## WHAT THE EXERCISE ASKS
Identify the lines in the data below that contain "through" and give only how many there are.

_ _ _

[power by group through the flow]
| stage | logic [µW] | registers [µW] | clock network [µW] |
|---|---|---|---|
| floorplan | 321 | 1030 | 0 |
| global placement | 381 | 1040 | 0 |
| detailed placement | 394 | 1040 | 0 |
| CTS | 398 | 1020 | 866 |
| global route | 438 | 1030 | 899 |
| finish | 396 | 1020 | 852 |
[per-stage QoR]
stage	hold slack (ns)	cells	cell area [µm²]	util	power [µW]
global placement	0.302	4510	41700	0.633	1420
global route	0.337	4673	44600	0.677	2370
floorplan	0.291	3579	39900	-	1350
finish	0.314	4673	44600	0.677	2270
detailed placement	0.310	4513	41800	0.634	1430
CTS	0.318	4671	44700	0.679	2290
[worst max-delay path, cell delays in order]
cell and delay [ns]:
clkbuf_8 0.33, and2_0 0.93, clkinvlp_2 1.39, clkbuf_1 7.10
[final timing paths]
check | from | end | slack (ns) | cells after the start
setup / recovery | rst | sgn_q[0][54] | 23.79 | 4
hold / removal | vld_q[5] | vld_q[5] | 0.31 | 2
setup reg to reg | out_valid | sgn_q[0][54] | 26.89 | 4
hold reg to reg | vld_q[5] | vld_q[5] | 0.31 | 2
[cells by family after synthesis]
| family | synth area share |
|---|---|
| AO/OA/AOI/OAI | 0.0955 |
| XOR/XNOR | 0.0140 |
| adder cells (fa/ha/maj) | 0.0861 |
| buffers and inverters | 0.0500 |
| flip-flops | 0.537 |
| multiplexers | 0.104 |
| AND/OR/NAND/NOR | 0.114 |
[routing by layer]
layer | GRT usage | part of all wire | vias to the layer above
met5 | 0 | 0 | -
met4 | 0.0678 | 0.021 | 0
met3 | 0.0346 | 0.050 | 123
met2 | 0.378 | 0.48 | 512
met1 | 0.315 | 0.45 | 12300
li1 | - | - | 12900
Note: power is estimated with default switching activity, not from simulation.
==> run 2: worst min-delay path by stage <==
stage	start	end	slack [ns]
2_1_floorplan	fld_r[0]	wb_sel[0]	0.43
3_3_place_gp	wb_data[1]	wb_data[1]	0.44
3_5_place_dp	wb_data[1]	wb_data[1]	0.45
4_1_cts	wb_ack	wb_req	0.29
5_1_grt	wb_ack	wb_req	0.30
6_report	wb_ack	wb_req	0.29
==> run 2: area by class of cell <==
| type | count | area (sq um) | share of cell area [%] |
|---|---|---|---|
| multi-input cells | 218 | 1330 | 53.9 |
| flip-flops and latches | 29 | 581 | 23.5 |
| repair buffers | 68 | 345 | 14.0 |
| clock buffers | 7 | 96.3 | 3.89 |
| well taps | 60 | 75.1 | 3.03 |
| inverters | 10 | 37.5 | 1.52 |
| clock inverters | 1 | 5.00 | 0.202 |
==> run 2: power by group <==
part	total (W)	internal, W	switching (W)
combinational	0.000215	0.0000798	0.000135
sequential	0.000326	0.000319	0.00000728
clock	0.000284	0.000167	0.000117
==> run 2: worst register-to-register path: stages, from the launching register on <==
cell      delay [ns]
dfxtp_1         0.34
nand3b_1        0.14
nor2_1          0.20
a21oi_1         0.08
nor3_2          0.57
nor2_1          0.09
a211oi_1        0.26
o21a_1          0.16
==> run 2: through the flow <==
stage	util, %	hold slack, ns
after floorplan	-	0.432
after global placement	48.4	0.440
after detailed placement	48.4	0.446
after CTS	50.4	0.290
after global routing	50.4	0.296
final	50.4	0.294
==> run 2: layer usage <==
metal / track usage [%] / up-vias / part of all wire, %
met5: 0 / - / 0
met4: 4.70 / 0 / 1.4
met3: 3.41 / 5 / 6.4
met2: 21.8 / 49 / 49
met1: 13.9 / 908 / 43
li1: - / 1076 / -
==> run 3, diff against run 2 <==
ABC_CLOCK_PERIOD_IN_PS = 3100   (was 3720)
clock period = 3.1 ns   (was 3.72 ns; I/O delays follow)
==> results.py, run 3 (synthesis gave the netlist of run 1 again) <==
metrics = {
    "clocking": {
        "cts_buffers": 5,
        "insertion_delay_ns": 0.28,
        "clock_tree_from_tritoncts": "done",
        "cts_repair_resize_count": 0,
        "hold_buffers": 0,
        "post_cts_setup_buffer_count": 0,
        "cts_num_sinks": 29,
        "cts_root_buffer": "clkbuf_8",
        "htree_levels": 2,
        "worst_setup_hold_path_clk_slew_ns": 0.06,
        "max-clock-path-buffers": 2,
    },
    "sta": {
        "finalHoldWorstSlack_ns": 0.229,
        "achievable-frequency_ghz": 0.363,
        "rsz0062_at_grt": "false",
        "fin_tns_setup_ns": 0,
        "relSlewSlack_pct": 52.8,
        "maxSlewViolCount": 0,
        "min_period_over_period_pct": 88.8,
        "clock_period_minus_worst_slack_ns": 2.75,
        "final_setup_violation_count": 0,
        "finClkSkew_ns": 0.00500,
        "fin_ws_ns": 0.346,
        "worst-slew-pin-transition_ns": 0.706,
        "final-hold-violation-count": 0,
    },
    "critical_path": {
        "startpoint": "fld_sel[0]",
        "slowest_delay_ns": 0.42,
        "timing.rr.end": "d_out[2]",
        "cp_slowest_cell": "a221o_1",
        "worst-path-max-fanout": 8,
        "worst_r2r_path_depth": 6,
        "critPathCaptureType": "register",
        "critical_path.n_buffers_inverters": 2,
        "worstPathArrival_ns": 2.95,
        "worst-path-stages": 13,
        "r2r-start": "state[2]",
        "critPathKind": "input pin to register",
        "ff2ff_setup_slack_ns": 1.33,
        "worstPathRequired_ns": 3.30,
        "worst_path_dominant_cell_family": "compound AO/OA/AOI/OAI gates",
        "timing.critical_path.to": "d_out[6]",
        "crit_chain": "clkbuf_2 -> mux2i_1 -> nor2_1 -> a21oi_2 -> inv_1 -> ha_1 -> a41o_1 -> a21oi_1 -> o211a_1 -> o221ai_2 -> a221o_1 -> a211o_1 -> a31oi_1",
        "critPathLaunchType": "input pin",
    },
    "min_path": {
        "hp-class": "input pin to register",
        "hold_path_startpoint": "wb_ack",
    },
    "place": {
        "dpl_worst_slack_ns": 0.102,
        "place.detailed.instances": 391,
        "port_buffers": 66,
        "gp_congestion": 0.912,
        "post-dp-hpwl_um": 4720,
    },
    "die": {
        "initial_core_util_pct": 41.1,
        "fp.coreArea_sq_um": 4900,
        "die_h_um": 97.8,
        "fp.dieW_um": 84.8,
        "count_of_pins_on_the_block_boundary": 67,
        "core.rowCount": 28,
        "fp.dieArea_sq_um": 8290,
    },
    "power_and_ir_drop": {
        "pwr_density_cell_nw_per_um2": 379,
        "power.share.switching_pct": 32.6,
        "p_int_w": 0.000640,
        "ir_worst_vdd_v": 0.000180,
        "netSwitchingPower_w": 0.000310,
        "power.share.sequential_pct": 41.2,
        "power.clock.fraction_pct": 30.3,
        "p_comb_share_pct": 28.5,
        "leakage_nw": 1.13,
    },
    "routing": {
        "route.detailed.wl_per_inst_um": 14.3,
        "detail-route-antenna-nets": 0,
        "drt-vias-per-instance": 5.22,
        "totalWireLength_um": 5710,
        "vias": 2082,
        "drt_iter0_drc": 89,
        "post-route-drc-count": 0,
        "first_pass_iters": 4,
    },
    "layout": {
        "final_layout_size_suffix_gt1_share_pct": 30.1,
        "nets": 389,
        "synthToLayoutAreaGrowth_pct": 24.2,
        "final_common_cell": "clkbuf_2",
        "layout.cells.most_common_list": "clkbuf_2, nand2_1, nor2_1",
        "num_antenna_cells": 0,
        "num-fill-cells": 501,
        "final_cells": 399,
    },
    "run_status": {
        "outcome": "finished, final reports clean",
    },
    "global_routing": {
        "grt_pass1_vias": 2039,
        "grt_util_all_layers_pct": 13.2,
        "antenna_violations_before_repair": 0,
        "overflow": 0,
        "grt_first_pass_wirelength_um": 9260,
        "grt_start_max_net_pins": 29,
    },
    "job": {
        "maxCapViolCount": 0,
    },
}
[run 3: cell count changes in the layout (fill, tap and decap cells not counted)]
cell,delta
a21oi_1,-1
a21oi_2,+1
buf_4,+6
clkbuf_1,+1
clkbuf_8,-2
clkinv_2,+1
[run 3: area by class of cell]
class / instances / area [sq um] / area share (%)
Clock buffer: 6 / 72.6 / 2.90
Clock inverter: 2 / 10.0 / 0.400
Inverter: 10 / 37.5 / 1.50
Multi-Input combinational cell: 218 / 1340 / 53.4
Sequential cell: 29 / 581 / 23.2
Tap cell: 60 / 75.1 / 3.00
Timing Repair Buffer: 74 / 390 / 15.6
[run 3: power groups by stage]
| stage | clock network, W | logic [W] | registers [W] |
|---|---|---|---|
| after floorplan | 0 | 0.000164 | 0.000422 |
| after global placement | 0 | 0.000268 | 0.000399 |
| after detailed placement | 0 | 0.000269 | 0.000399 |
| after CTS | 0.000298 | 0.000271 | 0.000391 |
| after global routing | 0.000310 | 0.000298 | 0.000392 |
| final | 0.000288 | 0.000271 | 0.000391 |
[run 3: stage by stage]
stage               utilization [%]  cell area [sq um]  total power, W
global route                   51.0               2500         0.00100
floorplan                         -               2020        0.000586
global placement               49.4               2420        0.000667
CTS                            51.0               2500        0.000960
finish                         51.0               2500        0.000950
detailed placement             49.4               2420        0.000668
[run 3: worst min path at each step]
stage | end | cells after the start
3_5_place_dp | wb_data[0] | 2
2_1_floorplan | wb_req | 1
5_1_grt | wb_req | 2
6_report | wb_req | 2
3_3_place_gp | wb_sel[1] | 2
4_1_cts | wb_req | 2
<file path="config.mk">
export PLATFORM = sky130hd
export DESIGN_NAME = tff_updown_counter
export DESIGN_NICKNAME = d
export VERILOG_FILES = /design/src/rtl/tcnt_pkg.sv /design/src/rtl/t_ff_cell.sv /design/src/rtl/tff_updown_counter.sv
export SDC_FILE = /design/constraint.sdc
export NUM_CORES = 1
export LEC_CHECK = 0
export ABC_CLOCK_PERIOD_IN_PS = 3900
export BUFFER_PORTS_ARGS = -buffer_cell sky130_fd_sc_hd__buf_2
export CAP_MARGIN = 25
export CELL_PAD_IN_SITES_DETAIL_PLACEMENT = 1
export CELL_PAD_IN_SITES_GLOBAL_PLACEMENT = 1
export CORE_MARGIN = 5
export CORE_UTILIZATION = 34
export DETAILED_ROUTE_END_ITERATION = 10
export PLACE_DENSITY = 0.82
export SLEW_MARGIN = 20
export SYNTH_ARGS = -nofsm -noshare
export SYNTH_HDL_FRONTEND = slang
export SYNTH_SLANG_ARGS = --single-unit
</file>
<file path="constraint.sdc">
create_clock -name Clk -period 3.9 [get_ports Clk]
set_input_delay 0.78 -clock Clk [delete_from_list [all_inputs] [get_ports Clk]]
set_output_delay 0.78 -clock Clk [all_outputs]
set_load 0.1 [all_outputs]
</file>
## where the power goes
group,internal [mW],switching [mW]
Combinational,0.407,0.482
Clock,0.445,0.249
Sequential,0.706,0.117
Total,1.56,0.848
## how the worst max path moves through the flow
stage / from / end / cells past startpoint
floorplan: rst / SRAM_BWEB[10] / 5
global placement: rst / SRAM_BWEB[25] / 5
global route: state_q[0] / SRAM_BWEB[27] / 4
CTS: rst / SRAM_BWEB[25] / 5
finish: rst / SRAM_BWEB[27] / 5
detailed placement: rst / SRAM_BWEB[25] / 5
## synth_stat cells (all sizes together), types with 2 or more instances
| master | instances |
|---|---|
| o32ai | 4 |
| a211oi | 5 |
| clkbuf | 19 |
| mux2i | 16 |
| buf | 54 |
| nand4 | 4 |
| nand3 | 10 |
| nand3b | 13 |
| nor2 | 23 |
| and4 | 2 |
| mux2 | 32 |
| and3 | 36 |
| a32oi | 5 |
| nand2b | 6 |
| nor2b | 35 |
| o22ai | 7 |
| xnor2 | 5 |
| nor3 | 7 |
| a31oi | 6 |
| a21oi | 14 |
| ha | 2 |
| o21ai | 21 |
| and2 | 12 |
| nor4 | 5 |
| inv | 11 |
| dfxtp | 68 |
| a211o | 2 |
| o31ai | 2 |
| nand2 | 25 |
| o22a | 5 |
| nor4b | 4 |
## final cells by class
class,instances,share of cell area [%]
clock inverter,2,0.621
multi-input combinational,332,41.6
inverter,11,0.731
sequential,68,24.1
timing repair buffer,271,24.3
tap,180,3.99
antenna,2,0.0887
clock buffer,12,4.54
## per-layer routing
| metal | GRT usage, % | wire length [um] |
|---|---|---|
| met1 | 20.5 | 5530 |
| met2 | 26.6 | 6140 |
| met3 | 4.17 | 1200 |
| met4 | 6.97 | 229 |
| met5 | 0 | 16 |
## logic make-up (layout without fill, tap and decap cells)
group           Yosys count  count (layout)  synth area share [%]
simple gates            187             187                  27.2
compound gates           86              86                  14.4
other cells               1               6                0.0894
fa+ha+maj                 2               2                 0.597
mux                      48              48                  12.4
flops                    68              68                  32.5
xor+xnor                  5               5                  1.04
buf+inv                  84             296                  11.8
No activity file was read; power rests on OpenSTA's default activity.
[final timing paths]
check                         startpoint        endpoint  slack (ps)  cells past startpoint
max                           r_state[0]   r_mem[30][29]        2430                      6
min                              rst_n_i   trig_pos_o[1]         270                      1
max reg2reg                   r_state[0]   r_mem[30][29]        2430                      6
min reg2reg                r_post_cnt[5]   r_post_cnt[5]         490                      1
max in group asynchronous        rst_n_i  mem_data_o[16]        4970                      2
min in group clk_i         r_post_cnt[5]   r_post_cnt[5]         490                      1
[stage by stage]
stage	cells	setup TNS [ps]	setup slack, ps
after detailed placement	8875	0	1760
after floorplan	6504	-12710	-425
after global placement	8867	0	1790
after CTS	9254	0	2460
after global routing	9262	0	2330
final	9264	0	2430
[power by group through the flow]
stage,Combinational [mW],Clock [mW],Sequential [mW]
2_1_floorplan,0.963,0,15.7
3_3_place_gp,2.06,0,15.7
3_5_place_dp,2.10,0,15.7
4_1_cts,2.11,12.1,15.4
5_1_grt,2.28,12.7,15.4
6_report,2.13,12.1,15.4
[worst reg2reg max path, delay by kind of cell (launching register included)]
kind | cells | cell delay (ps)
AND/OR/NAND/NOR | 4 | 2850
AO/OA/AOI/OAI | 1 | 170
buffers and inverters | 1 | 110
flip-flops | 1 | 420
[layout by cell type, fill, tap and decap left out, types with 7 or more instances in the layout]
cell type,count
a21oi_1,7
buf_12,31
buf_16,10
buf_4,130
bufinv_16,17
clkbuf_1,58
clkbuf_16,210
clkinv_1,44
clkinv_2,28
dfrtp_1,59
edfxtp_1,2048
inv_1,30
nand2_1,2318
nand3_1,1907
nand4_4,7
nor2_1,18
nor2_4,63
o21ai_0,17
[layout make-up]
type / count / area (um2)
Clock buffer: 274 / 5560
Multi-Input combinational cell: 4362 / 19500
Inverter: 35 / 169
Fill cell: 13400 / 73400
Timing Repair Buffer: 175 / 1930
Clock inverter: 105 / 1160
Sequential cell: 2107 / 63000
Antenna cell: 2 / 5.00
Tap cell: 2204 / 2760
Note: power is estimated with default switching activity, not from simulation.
--- src/rtl/spi_reg_read_if.sv ---
// Bus interface for the SPI register reader.
// Carries the request/response handshake and the SPI lines of the read path.
interface spi_reg_read_if #(
    parameter int NUM_BYTES = 1
);
    logic                   enable;
    logic [5:0]             address;
    logic [8*NUM_BYTES-1:0] readData;
    logic                   readComplete;
    logic                   MOSI;
    logic                   MISO;
    logic                   SCLK;

    // Requester side: issues reads, drives the externally generated SCLK and slave MISO.
    modport master (
        output enable, address, MISO, SCLK,
        input  readData, readComplete, MOSI
    );

    // Reader side: the spi_reg_read block itself.
    modport slave (
        input  enable, address, MISO, SCLK,
        output readData, readComplete, MOSI
    );
endinterface
### config.mk
export PLATFORM = sky130hd
export DESIGN_NAME = serial_word_tx
export DESIGN_NICKNAME = d
export VERILOG_FILES = /design/src/rtl/serial_pkg.sv /design/src/rtl/serial_half_timer.sv /design/src/rtl/serial_word_tx.sv
export SDC_FILE = /design/constraint.sdc
export NUM_CORES = 1
export LEC_CHECK = 0
export CAP_MARGIN = 5
export CORE_UTILIZATION = 40
export CTS_CLUSTER_SIZE = 20
export DETAILED_ROUTE_END_ITERATION = 7
export PLACE_DENSITY = 0.65
export SLEW_MARGIN = 15
export SYNTH_ARGS = -nofsm -noshare
export SYNTH_HDL_FRONTEND = slang
export SYNTH_SLANG_ARGS = --single-unit
### constraint.sdc
create_clock -name Clk -period 2 [get_ports Clk]
set_input_delay 0.4 -clock Clk [delete_from_list [all_inputs] [get_ports Clk]]
set_output_delay 0.4 -clock Clk [all_outputs]
set_load 0.02 [all_outputs]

_ _ _

## RESULT OF THIS EXERCISE
4